- **SOURCE INFORMATION**

===== src/rtl/rs_alu_param.sv =====
// rs_alu_param: parametrised ALU reservation station.
// Holds up to DEPTH renamed ALU ops and snoops NUM_CDB result buses to
// wake up their pending operands. It issues one ready op per cycle through
// a registered valid/ready output stage that supports backpressure.
//
// Ports:
//   clk, rst            clock, asynchronous active-high reset
//   rdy                 global enable; low holds every register
//   flush               synchronous squash of all entries and the output stage
//   alloc_*             decoder/rename allocation channel (valid/ready)
//   cdb_valid/tag/data  packed result broadcast channels, channel i at [i*W +: W]
//   issue_*             registered issue channel towards the ALU (valid/ready)
//   count               number of occupied entries
//
// Optional build macro RS_OLDEST_FIRST_EN: when it is defined, an age matrix
// makes issue pick the oldest ready entry. When it is undefined, issue picks
// the lowest-index ready entry.
module rs_alu_param #(
    parameter int DEPTH   = 8,
    parameter int DATA_W  = 32,
    parameter int TAG_W   = 4,
    parameter logic [TAG_W-1:0] TAG_FREE = '0,
    parameter int NUM_CDB = 2,
    parameter int OP_W    = 6,
    parameter int PC_W    = 32
) (
    input  logic                        clk,
    input  logic                        rst,
    input  logic                        rdy,
    input  logic                        flush,
    input  logic                        alloc_valid,
    output logic                        alloc_ready,
    input  logic [OP_W-1:0]             alloc_op,
    input  logic [PC_W-1:0]             alloc_pc,
    input  logic [DATA_W-1:0]           alloc_src1_data,
    input  logic [DATA_W-1:0]           alloc_src2_data,
    input  logic [TAG_W-1:0]            alloc_src1_tag,
    input  logic [TAG_W-1:0]            alloc_src2_tag,
    input  logic [TAG_W-1:0]            alloc_dest,
    input  logic [NUM_CDB-1:0]          cdb_valid,
    input  logic [NUM_CDB*TAG_W-1:0]    cdb_tag,
    input  logic [NUM_CDB*DATA_W-1:0]   cdb_data,
    output logic                        issue_valid,
    input  logic                        issue_ready,
    output logic [OP_W-1:0]             issue_op,
    output logic [PC_W-1:0]             issue_pc,
    output logic [DATA_W-1:0]           issue_src1,
    output logic [DATA_W-1:0]           issue_src2,
    output logic [TAG_W-1:0]            issue_dest,
    output logic [$clog2(DEPTH+1)-1:0]  count
);
    localparam int CW = $clog2(DEPTH+1);
    localparam int IW = $clog2(DEPTH);
    localparam logic [CW-1:0] DEPTH_C = CW'(DEPTH);

    logic [DEPTH-1:0]  busy_q;
    logic [OP_W-1:0]   op_q    [DEPTH];
    logic [PC_W-1:0]   pc_q    [DEPTH];
    logic [DATA_W-1:0] data1_q [DEPTH];
    logic [DATA_W-1:0] data2_q [DEPTH];
    logic [TAG_W-1:0]  tag1_q  [DEPTH];
    logic [TAG_W-1:0]  tag2_q  [DEPTH];
    logic [TAG_W-1:0]  dest_q  [DEPTH];
    logic [CW-1:0]     count_q;

    logic              issueValid_q;
    logic [OP_W-1:0]   issueOp_q;
    logic [PC_W-1:0]   issuePc_q;
    logic [DATA_W-1:0] issueSrc1_q;
    logic [DATA_W-1:0] issueSrc2_q;
    logic [TAG_W-1:0]  issueDest_q;

    logic [TAG_W-1:0]  fwdTag1  [DEPTH];
    logic [TAG_W-1:0]  fwdTag2  [DEPTH];
    logic [DATA_W-1:0] fwdData1 [DEPTH];
    logic [DATA_W-1:0] fwdData2 [DEPTH];
    logic [DEPTH-1:0]  readyVec;
    logic [TAG_W-1:0]  capTag1, capTag2;
    logic [DATA_W-1:0] capData1, capData2;
    logic [IW-1:0]     allocIdx, selIdx;
    logic              anyReady, issueLoad, issueFire, allocFire;

    assign alloc_ready = (count_q < DEPTH_C);
    assign allocFire   = rdy && alloc_valid && alloc_ready && !flush;
    assign issueLoad   = !issueValid_q || issue_ready;
    assign anyReady    = |readyVec;
    assign issueFire   = rdy && !flush && issueLoad && anyReady;

    assign issue_valid = issueValid_q;
    assign issue_op    = issueOp_q;
    assign issue_pc    = issuePc_q;
    assign issue_src1  = issueSrc1_q;
    assign issue_src2  = issueSrc2_q;
    assign issue_dest  = issueDest_q;
    assign count       = count_q;

    // Forwarded view of each entry: the CDB is applied on top of the stored
    // operands. Channels are scanned from high to low so the lowest matching
    // channel is the one that sticks. An entry whose forwarded tags are both
    // free is ready, so it can issue in its own wakeup cycle.
    always_comb begin
        for (int i = 0; i < DEPTH; i++) begin
            fwdTag1[i]  = tag1_q[i];
            fwdTag2[i]  = tag2_q[i];
            fwdData1[i] = data1_q[i];
            fwdData2[i] = data2_q[i];
            for (int c = NUM_CDB-1; c >= 0; c--) begin
                if (cdb_valid[c] && tag1_q[i] != TAG_FREE &&
                    cdb_tag[c*TAG_W +: TAG_W] == tag1_q[i]) begin
                    fwdTag1[i]  = TAG_FREE;
                    fwdData1[i] = cdb_data[c*DATA_W +: DATA_W];
                end
                if (cdb_valid[c] && tag2_q[i] != TAG_FREE &&
                    cdb_tag[c*TAG_W +: TAG_W] == tag2_q[i]) begin
                    fwdTag2[i]  = TAG_FREE;
                    fwdData2[i] = cdb_data[c*DATA_W +: DATA_W];
                end
            end
            readyVec[i] = busy_q[i] && fwdTag1[i] == TAG_FREE && fwdTag2[i] == TAG_FREE;
        end
    end

    // Incoming operands are also checked against this cycle's CDB, so a
    // result broadcast in the allocation cycle is not lost.
    always_comb begin
        capTag1  = alloc_src1_tag;
        capTag2  = alloc_src2_tag;
        capData1 = alloc_src1_data;
        capData2 = alloc_src2_data;
        for (int c = NUM_CDB-1; c >= 0; c--) begin
            if (cdb_valid[c] && alloc_src1_tag != TAG_FREE &&
                cdb_tag[c*TAG_W +: TAG_W] == alloc_src1_tag) begin
                capTag1  = TAG_FREE;
                capData1 = cdb_data[c*DATA_W +: DATA_W];
            end
            if (cdb_valid[c] && alloc_src2_tag != TAG_FREE &&
                cdb_tag[c*TAG_W +: TAG_W] == alloc_src2_tag) begin
                capTag2  = TAG_FREE;
                capData2 = cdb_data[c*DATA_W +: DATA_W];
            end
        end
    end

    // The lowest free slot is taken from registered busy bits only. A slot
    // freed by this cycle's issue is not reused until the next cycle.
    always_comb begin
        allocIdx = '0;
        for (int i = DEPTH-1; i >= 0; i--) begin
            if (!busy_q[i]) allocIdx = IW'(i);
        end
    end

`ifdef RS_OLDEST_FIRST_EN
    // age_q[i][j] set means entry i was allocated before entry j. A new
    // entry is younger than every entry that stays busy. A freed entry has
    // its row and column cleared.
    logic [DEPTH-1:0] age_q [DEPTH];
    logic [DEPTH-1:0] age_d [DEPTH];

    always_comb begin
        for (int i = 0; i < DEPTH; i++) age_d[i] = age_q[i];
        if (issueFire) begin
            for (int i = 0; i < DEPTH; i++) begin
                age_d[selIdx][i] = 1'b0;
                age_d[i][selIdx] = 1'b0;
            end
        end
        if (allocFire) begin
            for (int i = 0; i < DEPTH; i++) begin
                age_d[allocIdx][i] = 1'b0;
                age_d[i][allocIdx] = busy_q[i] && !(issueFire && selIdx == IW'(i));
            end
        end
    end

    // The oldest ready entry is the one that no other ready entry is older than.
    always_comb begin
        logic blocked;
        blocked = 1'b0;
        selIdx  = '0;
        for (int i = 0; i < DEPTH; i++) begin
            blocked = 1'b0;
            for (int j = 0; j < DEPTH; j++) begin
                if (readyVec[j] && age_q[j][i]) blocked = 1'b1;
            end
            if (readyVec[i] && !blocked) selIdx = IW'(i);
        end
    end

    always_ff @(posedge clk or posedge rst) begin
        if (rst) begin
            for (int i = 0; i < DEPTH; i++) age_q[i] <= '0;
        end else if (rdy) begin
            for (int i = 0; i < DEPTH; i++) age_q[i] <= flush ? '0 : age_d[i];
        end
    end
`else
    // Fixed priority: the lowest-index ready entry issues.
    always_comb begin
        selIdx = '0;
        for (int i = DEPTH-1; i >= 0; i--) begin
            if (readyVec[i]) selIdx = IW'(i);
        end
    end
`endif

    // Entry storage, wakeup, the output register and the occupancy count.
    // Flush wins over everything else. When the output register cannot load,
    // it holds and no entry is freed, but wakeups still land in the entries.
    always_ff @(posedge clk or posedge rst) begin
        if (rst) begin
            busy_q       <= '0;
            count_q      <= '0;
            issueValid_q <= 1'b0;
            issueOp_q    <= '0;
            issuePc_q    <= '0;
            issueSrc1_q  <= '0;
            issueSrc2_q  <= '0;
            issueDest_q  <= TAG_FREE;
            for (int i = 0; i < DEPTH; i++) begin
                op_q[i]    <= '0;
                pc_q[i]    <= '0;
                data1_q[i] <= '0;
                data2_q[i] <= '0;
                tag1_q[i]  <= TAG_FREE;
                tag2_q[i]  <= TAG_FREE;
                dest_q[i]  <= TAG_FREE;
            end
        end else if (rdy) begin
            if (flush) begin
                busy_q       <= '0;
                count_q      <= '0;
                issueValid_q <= 1'b0;
            end else begin
                for (int i = 0; i < DEPTH; i++) begin
                    if (busy_q[i]) begin
                        tag1_q[i]  <= fwdTag1[i];
                        tag2_q[i]  <= fwdTag2[i];
                        data1_q[i] <= fwdData1[i];
                        data2_q[i] <= fwdData2[i];
                    end
                end
                if (issueLoad) begin
                    issueValid_q <= anyReady;
                    if (anyReady) begin
                        issueOp_q        <= op_q[selIdx];
                        issuePc_q        <= pc_q[selIdx];
                        issueSrc1_q      <= fwdData1[selIdx];
                        issueSrc2_q      <= fwdData2[selIdx];
                        issueDest_q      <= dest_q[selIdx];
                        busy_q[selIdx]   <= 1'b0;
                    end
                end
                if (allocFire) begin
                    busy_q[allocIdx]  <= 1'b1;
                    op_q[allocIdx]    <= alloc_op;
                    pc_q[allocIdx]    <= alloc_pc;
                    dest_q[allocIdx]  <= alloc_dest;
                    tag1_q[allocIdx]  <= capTag1;
                    tag2_q[allocIdx]  <= capTag2;
                    data1_q[allocIdx] <= capData1;
                    data2_q[allocIdx] <= capData2;
                end
                count_q <= count_q + CW'(allocFire) - CW'(issueFire);
            end
        end
    end

endmodule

- **ASSIGNMENT**
Scan the entries and show every line in which the word "parameter" is found.

- **OUTPUT OF THE TASK**
    parameter int DEPTH   = 8,
    parameter int DATA_W  = 32,
    parameter int TAG_W   = 4,
    parameter logic [TAG_W-1:0] TAG_FREE = '0,
    parameter int NUM_CDB = 2,
    parameter int OP_W    = 6,
    parameter int PC_W    = 32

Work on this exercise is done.